Myocardial ischemia/reperfusion-induced glycolysis enhances damage through TRPM7 histone lactylation

Background: Myocardial ischemia-reperfusion (I/R) is pivotal in myocardial infarction. Transient receptor potential melastatin 7 (TRPM7) plays an instrumental role in sustaining intracellular ion concentration and osmotic pressure. This study aimed to explore the function and mechanism of TRPM7 in the myocardial I/R model.

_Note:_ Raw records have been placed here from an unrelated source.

===== design/flow/run.sh =====
#!/bin/bash
# OpenROAD 26Q1-2900-gdf79404cd8, Yosys 0.63+post, stock flow scripts
make -C /OpenROAD-flow-scripts/flow DESIGN_CONFIG=/design/flow/config.mk WORK_HOME=/design/flow/orfs finish

===== design/flow/config.mk =====
export PLATFORM = sky130hd
export DESIGN_NAME = xls_fifo_wrapper
export DESIGN_NICKNAME = xls_fifo_wrapper
export VERILOG_FILES = /design/flow/design.v
export SDC_FILE = /design/flow/constraint.sdc
export NUM_CORES = 4
export LEC_CHECK = 1
export CORE_AREA = 10 10 88 88
export DIE_AREA = 0 0 98 98

===== design/flow/constraint.sdc =====
current_design xls_fifo_wrapper

set clk_period 7.2
set clk_io_pct 0.2

create_clock -name clk0 -period $clk_period [get_ports {clk}]

set non_clock_inputs [all_inputs -no_clocks]
set_input_delay [expr $clk_period * $clk_io_pct] -clock clk0 $non_clock_inputs
set_output_delay [expr $clk_period * $clk_io_pct] -clock clk0 [all_outputs]

===== design/flow/design.v =====
package memory_proc;
  typedef logic [31:0] MemWord;
  typedef struct packed {
    logic is_write;
    logic [31:0] address;
    MemWord wdata;
  } MemReq;
endpackage
module xls_fifo_wrapper (
clk, rst,
push_ready, push_data, push_valid,
pop_ready,  pop_data,  pop_valid);
  parameter int Width = 32,
                Depth = 32,
                EnableBypass = 0,
                RegisterPushOutputs = 1,
                RegisterPopOutputs = 1;
  localparam int AddrWidth = $clog2(Depth) + 1;
  input  wire             clk;
  input  wire             rst;
  output wire             push_ready;
  input  wire [Width-1:0] push_data;
  input  wire             push_valid;
  input  wire             pop_ready;
  output wire [Width-1:0] pop_data;
  output wire             pop_valid;
  reg [Width-1:0] mem;
  reg full;
  assign push_ready = !full;
  assign pop_valid = full;
  assign pop_data = mem;
  always @(posedge clk) begin
    if (rst == 1'b1) begin
      full <= 1'b0;
    end else begin
      if (push_valid && push_ready) begin
        mem <= push_data;
        full <= 1'b1;
      end else if (pop_valid && pop_ready) begin
        mem <= mem;
        full <= 1'b0;
      end else begin
        mem <= mem;
        full <= full;
      end
    end
  end
endmodule

==> results.toml <==
# implementation run metrics
[worst_setup_path]
path_cells = "clkdlybuf4s50_1"
cp_top_family = "buffers and inverters"
cp_num_buf_inv = 1
crit_required_ns = 5.76
start_kind = "register"
slowest_delay_ns = 0.51
critPathKind = "register to output port"
slowest_stage = "clkdlybuf4s50_1"
crit_arrival_ns = 1.19
path_max_fanout = 5
crit_path_end_kind = "output port"
reg2regPathDepth = 2
r2r-end = "mem[12]"
r2r_start = "full"
r2r_slack_ns = 5.94

[floorplanning]
dieArea_um2 = 9600
fp.dieW_um = 98
die_h_um = 98
initCoreUtil = 0.169
rows = 28
core_um2 = 5920
ios = 70

[synthesis]
syn_area_per_cell_um2 = 27.1
synth_area_um2 = 1000
yosysWarnings = 1
ys_ff = 33
yosysCellCount = 37
netlist_instances = 37
ys_chip_area_um2 = 1000
ys_seq_frac = 0.978
synth_cell_types = 6

[pwr]
switching_share = 0.170
p_clk_frac = 0.321
seqPwrFrac = 0.581
share_comb_of_total_power = 0.098
p_int_w = 0.000318
leakage_nw = 0.630
switchingPower_w = 0.0000654
peakVddDrop_v = 0.0000614
power_density_nw_per_um2 = 204

[routing]
wl_mm = 2.73
num_vias = 652
drt_iter0_markers = 8
antenna_left = 0
antennaDiodeCount = 0
routedWlPerCell_um = 14.4
drcViolationCount = 0
via_per_inst = 3.43
dr.pass1.iters = 3

[final_timing]
clock.fmax_mhz = 381
final.min_clock_period_ns = 2.63
finalSetupViolations = 0
drv_slew = 0
timing.slew.headroom = 0.745
fin_crit_sh = 0.365
worst_pin_slew_ns = 0.383
skew_ns = 0.00330
tns_ns = 0
hold_viol = 0
rsz0062_at_grt = "no"
fin_hold_ws_ns = 0.555

[finish]
most-common-layout-cells = "clkdlybuf4s50_1, edfxtp_1, clkbuf_8"
drive_gt1_frac = 0.0609
syn_to_final_growth_pct = 87.4
layout_top_cell = "clkdlybuf4s50_1"

[worst_hold_path]
hold_path_class = "register to register"
hold_depth = 1
holdCritStartpoint = "full"
min_to = "full"

[clock_network]
holdBufCountCts = 0
cts_tree = "yes"
clock_sinks = 33
clkLatencyLatePin_ns = 0.27
clkTransAtPathRegs_ns = 0.06
postCtsSetupBuffers = 0
cts_buffers = 5
clk_path_buf_depth = 2
clock-root-buffer = "clkbuf_8"
post_cts_resize_count = 0
h-tree-depth = 2

[global_route]
first_global_vias = 774
grt_util_all_layers = 0.0564
grt_overflow = 0
grt_max_degree = 33
antenna_found_initial = 0
grt_pass1_wl_mm = 4.22

[place]
gp_congestion = 0.786
place_hpwl_mm = 2.44
io_buffers = 69

[job]
cap_viol_max_count = 0
warning_count = 25

[outcome]
outcome = "finished, final reports clean"
per-stage QoR:
stage	setup slack [ns]	utilization	total power, W	cells	cell area (um2)
final	4.57	0.318	0.000384	190	1880
after detailed placement	4.38	0.304	0.000266	182	1800
after global placement	4.42	0.304	0.000265	182	1800
after CTS	4.56	0.318	0.000390	190	1880
after floorplan	2.92	-	0.000229	37	1000
after global routing	4.50	0.318	0.000401	190	1880
synthesized netlist by cell type:
| cell type | count | area share |
|---|---|---|
| a211oi_1 | 1 | 0.0075 |
| dfxtp_1 | 1 | 0.020 |
| edfxtp_1 | 32 | 0.96 |
| inv_1 | 1 | 0.0037 |
| nor2_1 | 1 | 0.0037 |
| nor3b_1 | 1 | 0.0075 |
registers in the layout, summed over array words and instances, names as in the netlist:
name and flops:
mem 32, full 1
layout make-up:
| cell class | instances | area [um2] |
|---|---|---|
| Timing Repair Buffer | 70 | 698 |
| Fill cell | 578 | 4040 |
| Inverter | 1 | 3.75 |
| Multi-Input combinational cell | 3 | 23.8 |
| Clock buffer | 8 | 80.1 |
| Sequential cell | 33 | 981 |
| Tap cell | 75 | 93.8 |
layer usage:
metal,vias to the layer above,wire length (um),track usage
met5,-,0,0
met4,0,32,0.00671
met3,3,405,0.0434
met1,300,878,0.0537
li1,299,-,-
met2,50,1410,0.0970
kinds of logic (layout without fill, tap and decap cells):
kind of cell,count (synthesis),count (layout),share of synthesized area
buffers and inverters,1,79,0.00374
DFF,33,33,0.978
and+or+nand+nor,2,2,0.0112
AOI/OAI and AO/OA,1,1,0.00748
power by group through the flow:
stage / sequential [W] / clock, W / combinational (W)
after global routing: 0.000224 / 0.000136 / 0.0000411
final: 0.000223 / 0.000123 / 0.0000377
after CTS: 0.000223 / 0.000128 / 0.0000390
worst max path at each step:
stage / to / start / cells past startpoint
CTS: pop_valid / full / 1
global route: pop_valid / full / 1
finish: pop_valid / full / 1
Power figures rest on the tool's default switching activity, not on a simulated workload.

Methods: AC16 cardiomyocytes were exposed to hypoxia for 4 h and reoxygenated for 2, 4, 6, 8, and 12 h (H/R1 to H/R5). Cellular functions were evaluated using the MTT assay and flow cytometry. Protein expression was assessed by western blotting. Metabolic variations were detected with pyruvate and lactate kits. Chromatin Immunoprecipitation assays elucidated transcriptional regulation. A myocardial I/R model was constructed, and a TRPM7 inhibitor was administered in the corresponding group; immunohistochemistry, HE staining, and TUNEL assays were conducted for tissue-level detection.

Results: The findings revealed a significant decline in cell survival rates, and an increase in Apoptosis and TRPM7 expression of AC16 cardiomyocytes under hypoxia/reoxygenation (H/R) conditions, with peak effects in the H/R3 condition. Silencing TRPM7 significantly reversed H/R-induced CA²⁺ influx, cell survival rates, and Apoptosis. Metabolic analyses indicated an upregulation of glycolysis in AC16 cardiomyocytes under the early stage of H/R, evidenced by elevated glycolysis-related proteins, pyruvate, and lactate levels, and the glycolytic inhibitor 2-Deoxy-d-glucose (2-DG) inhibited the expression of TRPM7. Subsequent assays showed that H/R-induced glycolysis promoted TRPM7 transcription through histone lactylation, a finding corroborated by the in vivo I/R model.

Conclusions: This study highlighted that histone lactylation could be a potential therapeutic target for modulating TRPM7 expression and mitigating I/R injury.

Glycolysis; H/R; Histone lactylation; Myocardial I/R; TRPM7.